**Exercise prompt:** Transcribe the data below verbatim from the line with "tritoncts = yes" to the line with "yosysUniqueCellTypes = 48". Include both of those lines.
Content starts
--- src/shared/root_err_pkg.sv ---
package root_err_pkg;
  // ==========================================
  // Register offsets
  localparam logic [11:0] OFF_UNC_STATUS   = 12'h104;
  localparam logic [11:0] OFF_UNC_MASK     = 12'h108;
  localparam logic [11:0] OFF_UNC_SEVERITY = 12'h10C;
  localparam logic [11:0] OFF_ROOT_CONTROL = 12'h0F4;
  localparam logic [11:0] OFF_SLOT_CONTROL = 12'h0EC;
  localparam logic [11:0] OFF_SLOT_STATUS  = 12'h0EE;

  // ==========================================
  // Root control fields
  localparam int RC_COR_EN   = 0;
  localparam int RC_NFAT_EN  = 1;
  localparam int RC_FAT_EN   = 2;
  localparam int RC_PME_IE   = 3;
  localparam logic [15:0] RC_WRITABLE = 16'h000F;
  localparam logic [15:0] RC_RESET    = 16'h0000;

  // ==========================================
  // Uncorrectable mask fields
  localparam int UM_TRAINING  = 0;
  localparam int UM_DLP       = 4;
  localparam int UM_POISONED  = 12;
  localparam int UM_FC_PROTO  = 13;
  localparam int UM_CPL_TO    = 14;
  localparam int UM_CPL_ABORT = 15;
  localparam int UM_UNEXP_CPL = 16;
  localparam int UM_RX_OVF    = 17;
  localparam int UM_MALFORMED = 18;
  localparam int UM_ECRC      = 19;
  localparam int UM_UNSUP_REQ = 20;
  localparam logic [31:0] UNC_DEFINED = 32'h001FF011;
  localparam logic [31:0] UNC_RESET   = 32'h00000000;
  localparam logic [15:0] SLOT_RESET  = 16'h0000;

  // ==========================================
  // Register access carrier
  typedef struct packed {
    logic        wr;
    logic        rd;
    logic [11:0] addr;
    logic [31:0] wdata;
  } reg_req_t;

  // Error and PME message events from the link
  typedef struct packed {
    logic msg_cor;
    logic msg_nonfatal;
    logic msg_fatal;
    logic pme_msg;
  } link_msg_t;
endpackage : root_err_pkg

--- src/core/pcie_root_error_control.sv ---
`timescale 1ns/1ps
// Notes on behaviour
// - With PME interrupt enable set, a PME message that sets PME status raises the interrupt.
// - Setting PME interrupt enable while PME status is already set also raises it.
// - Control bit 2 lets fatal messages or fatal detected errors raise system error.
// - Control bit 1 lets non-fatal messages or detected errors raise system error.
// - Control bit 0 lets correctable messages or detected errors raise system error.
// - System error enables act only in root complex mode.
// - Control bits 15:4 read zero and the four enables reset to zero.
// - Status bits set on detection, clear on write of one, ignore zero writes.
// - Status and mask registers keep their values over reset, cleared only at power-up.
// - A masked error still sets its status bit but enables no header log, moves no first pointer and sends no message.
// - Mask bits 20, 19, 18 mask unsupported request, end-to-end CRC, malformed packet.
// - Mask bits 17, 16, 15 mask receiver overflow, unexpected and aborted completion.
// - Mask bits 14, 13, 12 mask completion timeout, flow control protocol, poisoned packet.
// - Mask bits 4 and 0 mask data link protocol and training errors, all default zero.
// - Slot control and slot status are plain read/write storage.
// - Severity bit set means fatal, clear means non-fatal, choosing the enable used.
module pcie_root_error_control (
  input  wire logic                      sys_clk,
  input  wire logic                      srst,
  input  wire logic                      por,
  input  wire logic                      root_mode,
  input  wire root_err_pkg::reg_req_t    reg_req,
  output logic      [31:0]               reg_rdata,
  output logic                           reg_rvalid,
  input  wire root_err_pkg::link_msg_t   link_msg,
  input  wire logic                      cor_detected,
  input  wire logic [31:0]               unc_detected,
  output logic                           system_error_interrupt,
  output logic                           pme_interrupt,
  output logic                           pme_status,
  output logic                           err_msg_fatal,
  output logic                           err_msg_nonfatal,
  output logic                           header_log_en,
  output logic [4:0]                     first_error_ptr,
  output logic                           first_error_valid
);
  // ==========================================
  // Pin synchroniser for root_mode
  logic [1:0] root_mode_sync;
  logic       root_mode_s;
  always_ff @(posedge sys_clk) begin
    root_mode_sync <= {root_mode_sync[0], root_mode};
  end
  assign root_mode_s = root_mode_sync[1];

  // ==========================================
  // Register state
  logic [15:0] root_control_reg;
  logic [31:0] uncorr_error_mask_reg;
  logic [31:0] uncorr_error_severity_reg;
  logic [31:0] uncorr_error_status_reg;
  logic [15:0] slot_control_reg;
  logic [15:0] slot_status_reg;
  logic [31:0] unmasked;
  logic        wr_status;

  function automatic logic hit(input logic [11:0] off);
    hit = reg_req.wr && (reg_req.addr == off);
  endfunction : hit

  always_ff @(posedge sys_clk) begin
    if (srst) begin
      root_control_reg <= root_err_pkg::RC_RESET;
    end else if (hit(root_err_pkg::OFF_ROOT_CONTROL)) begin
      root_control_reg <= reg_req.wdata[15:0] & root_err_pkg::RC_WRITABLE;
    end
  end

  always_ff @(posedge sys_clk) begin
    if (por) begin
      uncorr_error_mask_reg     <= root_err_pkg::UNC_RESET;
      uncorr_error_severity_reg <= root_err_pkg::UNC_RESET;
    end else begin
      if (hit(root_err_pkg::OFF_UNC_MASK)) begin
        uncorr_error_mask_reg <= reg_req.wdata;
      end
      if (hit(root_err_pkg::OFF_UNC_SEVERITY)) begin
        uncorr_error_severity_reg <= reg_req.wdata;
      end
    end
  end

  always_ff @(posedge sys_clk) begin
    if (srst) begin
      slot_control_reg <= root_err_pkg::SLOT_RESET;
      slot_status_reg  <= root_err_pkg::SLOT_RESET;
    end else if (hit(root_err_pkg::OFF_SLOT_CONTROL)) begin
      slot_control_reg <= reg_req.wdata[15:0];
      slot_status_reg  <= reg_req.wdata[31:16];
    end
  end

  // ==========================================
  // Uncorrectable status bank
  assign wr_status = hit(root_err_pkg::OFF_UNC_STATUS);

  sticky_w1c_bank #(
    .WIDTH (32)
  ) u_status (
    .sys_clk  (sys_clk),
    .por      (por),
    .set_bits (unc_detected & root_err_pkg::UNC_DEFINED),
    .wr_en    (wr_status),
    .wr_data  (reg_req.wdata),
    .q        (uncorr_error_status_reg)
  );

  assign unmasked = unc_detected & root_err_pkg::UNC_DEFINED & ~uncorr_error_mask_reg;

  // ==========================================
  // First error pointer and reporting
  function automatic logic [4:0] lowest(input logic [31:0] v);
    lowest = 5'h00;
    for (int i = 31; i >= 0; i--) begin
      if (v[i]) begin
        lowest = 5'(i);
      end
    end
  endfunction : lowest

  logic unm_fatal;
  logic unm_nonfatal;
  assign unm_fatal    = |(unmasked & uncorr_error_severity_reg);
  assign unm_nonfatal = |(unmasked & ~uncorr_error_severity_reg);

  always_ff @(posedge sys_clk) begin
    if (por) begin
      first_error_ptr   <= 5'h00;
      first_error_valid <= 1'b0;
    end else if (!first_error_valid && (|unmasked)) begin
      first_error_ptr   <= lowest(unmasked);
      first_error_valid <= 1'b1;
    end else if (wr_status && reg_req.wdata[first_error_ptr]) begin
      first_error_valid <= 1'b0;
    end
  end

  always_ff @(posedge sys_clk) begin
    if (srst) begin
      header_log_en    <= 1'b0;
      err_msg_fatal    <= 1'b0;
      err_msg_nonfatal <= 1'b0;
    end else begin
      header_log_en    <= |unmasked;
      err_msg_fatal    <= unm_fatal && !root_mode_s;
      err_msg_nonfatal <= unm_nonfatal && !root_mode_s;
    end
  end

  // ==========================================
  // System error interrupt
  logic fatal_ev;
  logic nonfatal_ev;
  logic cor_ev;
  assign fatal_ev    = link_msg.msg_fatal || unm_fatal;
  assign nonfatal_ev = link_msg.msg_nonfatal || unm_nonfatal;
  assign cor_ev      = link_msg.msg_cor || cor_detected;

  always_ff @(posedge sys_clk) begin
    if (srst) begin
      system_error_interrupt <= 1'b0;
    end else begin
      system_error_interrupt <= root_mode_s &&
        ((fatal_ev && root_control_reg[root_err_pkg::RC_FAT_EN]) ||
         (nonfatal_ev && root_control_reg[root_err_pkg::RC_NFAT_EN]) ||
         (cor_ev && root_control_reg[root_err_pkg::RC_COR_EN]));
    end
  end

  // ==========================================
  // PME status and interrupt
  logic pme_ie_prev;
  logic pme_ie;
  assign pme_ie = root_control_reg[root_err_pkg::RC_PME_IE];

  always_ff @(posedge sys_clk) begin
    if (srst) begin
      pme_status  <= 1'b0;
      pme_ie_prev <= 1'b0;
    end else begin
      pme_ie_prev <= pme_ie;
      if (link_msg.pme_msg) begin
        pme_status <= 1'b1;
      end else if (hit(root_err_pkg::OFF_ROOT_CONTROL) && reg_req.wdata[16]) begin
        pme_status <= 1'b0;
      end
    end
  end

  always_ff @(posedge sys_clk) begin
    if (srst) begin
      pme_interrupt <= 1'b0;
    end else begin
      pme_interrupt <= pme_ie && ((link_msg.pme_msg && !pme_status) ||
                                  (!pme_ie_prev && pme_status));
    end
  end

  // ==========================================
  // Register reads
  always_ff @(posedge sys_clk) begin
    if (srst) begin
      reg_rdata  <= 32'h00000000;
      reg_rvalid <= 1'b0;
    end else begin
      reg_rvalid <= reg_req.rd;
      unique case (reg_req.addr)
        root_err_pkg::OFF_ROOT_CONTROL: reg_rdata <= {15'h0000, pme_status, root_control_reg};
        root_err_pkg::OFF_UNC_STATUS:   reg_rdata <= uncorr_error_status_reg;
        root_err_pkg::OFF_UNC_MASK:     reg_rdata <= uncorr_error_mask_reg;
        root_err_pkg::OFF_UNC_SEVERITY: reg_rdata <= uncorr_error_severity_reg;
        root_err_pkg::OFF_SLOT_CONTROL: reg_rdata <= {slot_status_reg, slot_control_reg};
        default:                        reg_rdata <= 32'h00000000;
      endcase
    end
  end
endmodule : pcie_root_error_control

--- src/core/sticky_w1c_bank.sv ---
`timescale 1ns/1ps
module sticky_w1c_bank #(
  parameter int WIDTH = 32
) (
  input  wire logic             sys_clk,
  input  wire logic             por,
  input  wire logic [WIDTH-1:0] set_bits,
  input  wire logic             wr_en,
  input  wire logic [WIDTH-1:0] wr_data,
  output logic      [WIDTH-1:0] q
);
  // ==========================================
  // Sticky set / write-one-to-clear
  always_ff @(posedge sys_clk) begin
    if (por) begin
      q <= '0;
    end else begin
      q <= (q & ~(wr_en ? wr_data : '0)) | set_bits;
    end
  end
endmodule : sticky_w1c_bank

--- config.mk ---
export PLATFORM = sky130hd
export DESIGN_NAME = pcie_root_error_control
export DESIGN_NICKNAME = d
export VERILOG_FILES = /design/src/shared/root_err_pkg.sv /design/src/core/pcie_root_error_control.sv /design/src/core/sticky_w1c_bank.sv
export SDC_FILE = /design/constraint.sdc
export NUM_CORES = 1
export LEC_CHECK = 0
export BUFFER_PORTS_ARGS = -buffer_cell sky130_fd_sc_hd__buf_2
export CAP_MARGIN = 40
export CORE_UTILIZATION = 40
export DETAILED_ROUTE_END_ITERATION = 6
export HOLD_SLACK_MARGIN = 0.15
export PLACE_DENSITY_LB_ADDON = 0.2
export SYNTH_ARGS = -nofsm -noshare
export SYNTH_HDL_FRONTEND = slang
export SYNTH_SLANG_ARGS = --single-unit
--- constraint.sdc ---
create_clock -name sys_clk -period 3.4 [get_ports sys_clk]
set_clock_uncertainty 0.05 [all_clocks]
set_input_delay 0.51 -clock sys_clk [delete_from_list [all_inputs] [get_ports sys_clk]]
set_output_delay 0.51 -clock sys_clk [all_outputs]
set_load 0.01 [all_outputs]
==> results.cfg <==
[setup_path]
path_max_fanout = 13
worstPathBufferInverterCount = 0
crit_path_cell_trace = mux2i_1, mux4_2, and3b_1, a2111oi_2, a311oi_1
crit_path_start_kind = flip-flop
r2r_start = first_error_ptr[2]
cp.arrival_ns = 2.58
required_ns = 3.64
cp-startpoint = first_error_ptr[2]
crit_path_max_incr_delay_ns = 0.79
crit_slowest_cell = dfxtp_1
path_class = reg2reg
cpLargestDelayFamily = flip-flops
worstSetupEndpointType = flip-flop

[clock_tree]
clkSlewWorstSetupHoldPaths_ns = 0.06
clockBufferDepth = 2
h-tree-depth = 4
tritoncts = yes
clock-root-buffer = clkbuf_16
cts_buffers = 17
clkSinkCount = 180
cts_resized = 0
clk_latency_ns = 0.44

[synth]
synth_area_per_cell_um2 = 8.93
ys_seq_elements = 180
synth_edf_count = 0
syn-num-nets = 897
yosys-top-cells-area = dfxtp_1, a21oi_1, mux2i_1, nand2_1, a222oi_1
async_flop_share_pct = 0
synth_top_area_share_pct = 49.8
yosysSeqAreaShare_pct = 49.8
synth_cells = 810
synth_flop_cell = dfxtp_1
synthTopCellsByCount = dfxtp_1, nand2_1, a21oi_1, nor2_1, mux2i_1
yosysUniqueCellTypes = 48
yosys_warnings = 0
synth.most_common_cell = dfxtp_1
synth.cell_area_um2 = 7230
synth_top_area_cell = dfxtp_1

[global_route]
grt_pass1_wl_um = 32800
grt_antenna_before_repair = 0
gr-total-overflow = 0
grt_max_degree = 103
first_global_vias = 5846
grt_usage_pct = 23.4

[routing]
routed_wl_um = 20700
detail_route.wl_per_cell_um = 18.2
first_pass_iters = 6
ant_nets = 0
via_per_inst = 5.47
drt_iter0_drc = 646
vias = 6214
drc = 0

[pwr]
p_per_area_nw_per_um2 = 500
max-vdd-ir-drop_mv = 0.354
total_power_mw = 4.27
leakage_nw = 3.39

[timing]
setup_tns_ns = 0
finalHoldViolations = 0
clock.fmax_mhz = 429
period_needed_ns = 2.33
holdWs_ns = 0.234
rsz0062_at_grt = no
setup_violations = 0
fin_crit_sh_pct = 68.6
slew_headroom_pct = 50.4
max_slew.worst_pin.slew_ns = 0.744
final_max_slew_viol_count = 0

[floorplanning]
io_pins = 132
dieArea_um2 = 18600
core_area_um2 = 17500
rows = 48
fp.dieH_um = 136
die_x_um = 136
start_util_pct = 41.4

[cells_and_area]
nets = 987
syn_to_final_growth_pct = 18.1
final_cells = 1137
drive_above_1_share_pct = 19.4
multi_input_area_um2 = 3340
diodes = 0
nFillCells = 1732
regArea_um2 = 3600

[flow_run]
maxCapViolations = 0

[status]
status = completed

[placement]
dp_cells = 1105
hpwl_um = 12900
io_buffer_count = 110
place_congestion = 0.832

[hold_path]
hold_path.class = in2reg
hold_start = reg_req[44]
-- kinds of logic after synthesis --
| family | after synthesis | synth area share, % |
|---|---|---|
| buf+inv | 63 | 4.07 |
| compound gates | 196 | 16.5 |
| simple gates | 310 | 20.2 |
| flops | 180 | 49.8 |
| mux | 61 | 9.46 |
-- stage by stage --
step | utilization (%) | cell area, µm² | worst slack, ns
2_1_floorplan | - | 7230 | 1.39
3_3_place_gp | 45.4 | 7940 | 0.791
3_5_place_dp | 45.6 | 7960 | 0.773
4_1_cts | 48.9 | 8540 | 1.05
5_1_grt | 48.9 | 8540 | 0.915
6_report | 48.9 | 8540 | 1.07
-- cells in the final DEF (no fill, tap or decap), drive strengths merged, types with 8 or more instances in the layout --
cell	count
a21oi	138
nor2	66
dfxtp	180
a22oi	8
nor2b	12
clkbuf	20
buf	128
nand2b	28
mux2i	56
nand2	143
a222oi	27
nand3	34
inv	8
-- per-layer routing --
metal  vias up  track usage, %  share of wire [%]  wire, µm
li1       3031               -                  -         -
met1      2986            30.9                 46      9420
met2       172            37.7                 48      9830
met3        25            4.70                5.1      1060
met4         0            7.90                1.6       340
met5         -               0                  0         0
-- cell type report --
| class | count | area share (%) |
|---|---|---|
| clock inverter | 11 | 1.17 |
| tap | 225 | 3.30 |
| multi-input combinational | 567 | 39.1 |
| sequential | 180 | 42.2 |
| timing repair buffer | 129 | 8.53 |
| clock buffer | 20 | 5.46 |
| inverter | 5 | 0.220 |
-- worst reg2reg max path: stages, from the launching register on --
cell,delay (ns)
dfxtp_1,0.79
mux2i_1,0.16
mux4_2,0.52
and3b_1,0.21
a2111oi_2,0.33
a311oi_1,0.13
-- final timing paths --
path	cells past startpoint	slack, ns	end
max	5	1.07	first_error_valid
min	2	0.23	reg_rvalid
max reg2reg	5	1.07	first_error_valid
min reg2reg	0	0.31	root_mode_sync[1]
-- where the power goes --
part / total, mW / switching [mW] / internal (mW) / leakage, nW
clock: 1.92 / 0.850 / 1.07 / 0.279
combinational: 0.212 / 0.130 / 0.0819 / 1.66
sequential: 2.14 / 0.0178 / 2.12 / 1.46
-- what timing repair did --
item                                    in CTS  in global routing
hold buffers                                 1                  0
endpoints found under the setup margin       0                  0
hold endpoints to repair                     1                  0
buffers inserted                             0                  0
Power figures use the tool's default switching activity.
Content ends
**Answer box:**
tritoncts = yes
clock-root-buffer = clkbuf_16
cts_buffers = 17
clkSinkCount = 180
cts_resized = 0
clk_latency_ns = 0.44

[synth]
synth_area_per_cell_um2 = 8.93
ys_seq_elements = 180
synth_edf_count = 0
syn-num-nets = 897
yosys-top-cells-area = dfxtp_1, a21oi_1, mux2i_1, nand2_1, a222oi_1
async_flop_share_pct = 0
synth_top_area_share_pct = 49.8
yosysSeqAreaShare_pct = 49.8
synth_cells = 810
synth_flop_cell = dfxtp_1
synthTopCellsByCount = dfxtp_1, nand2_1, a21oi_1, nor2_1, mux2i_1
yosysUniqueCellTypes = 48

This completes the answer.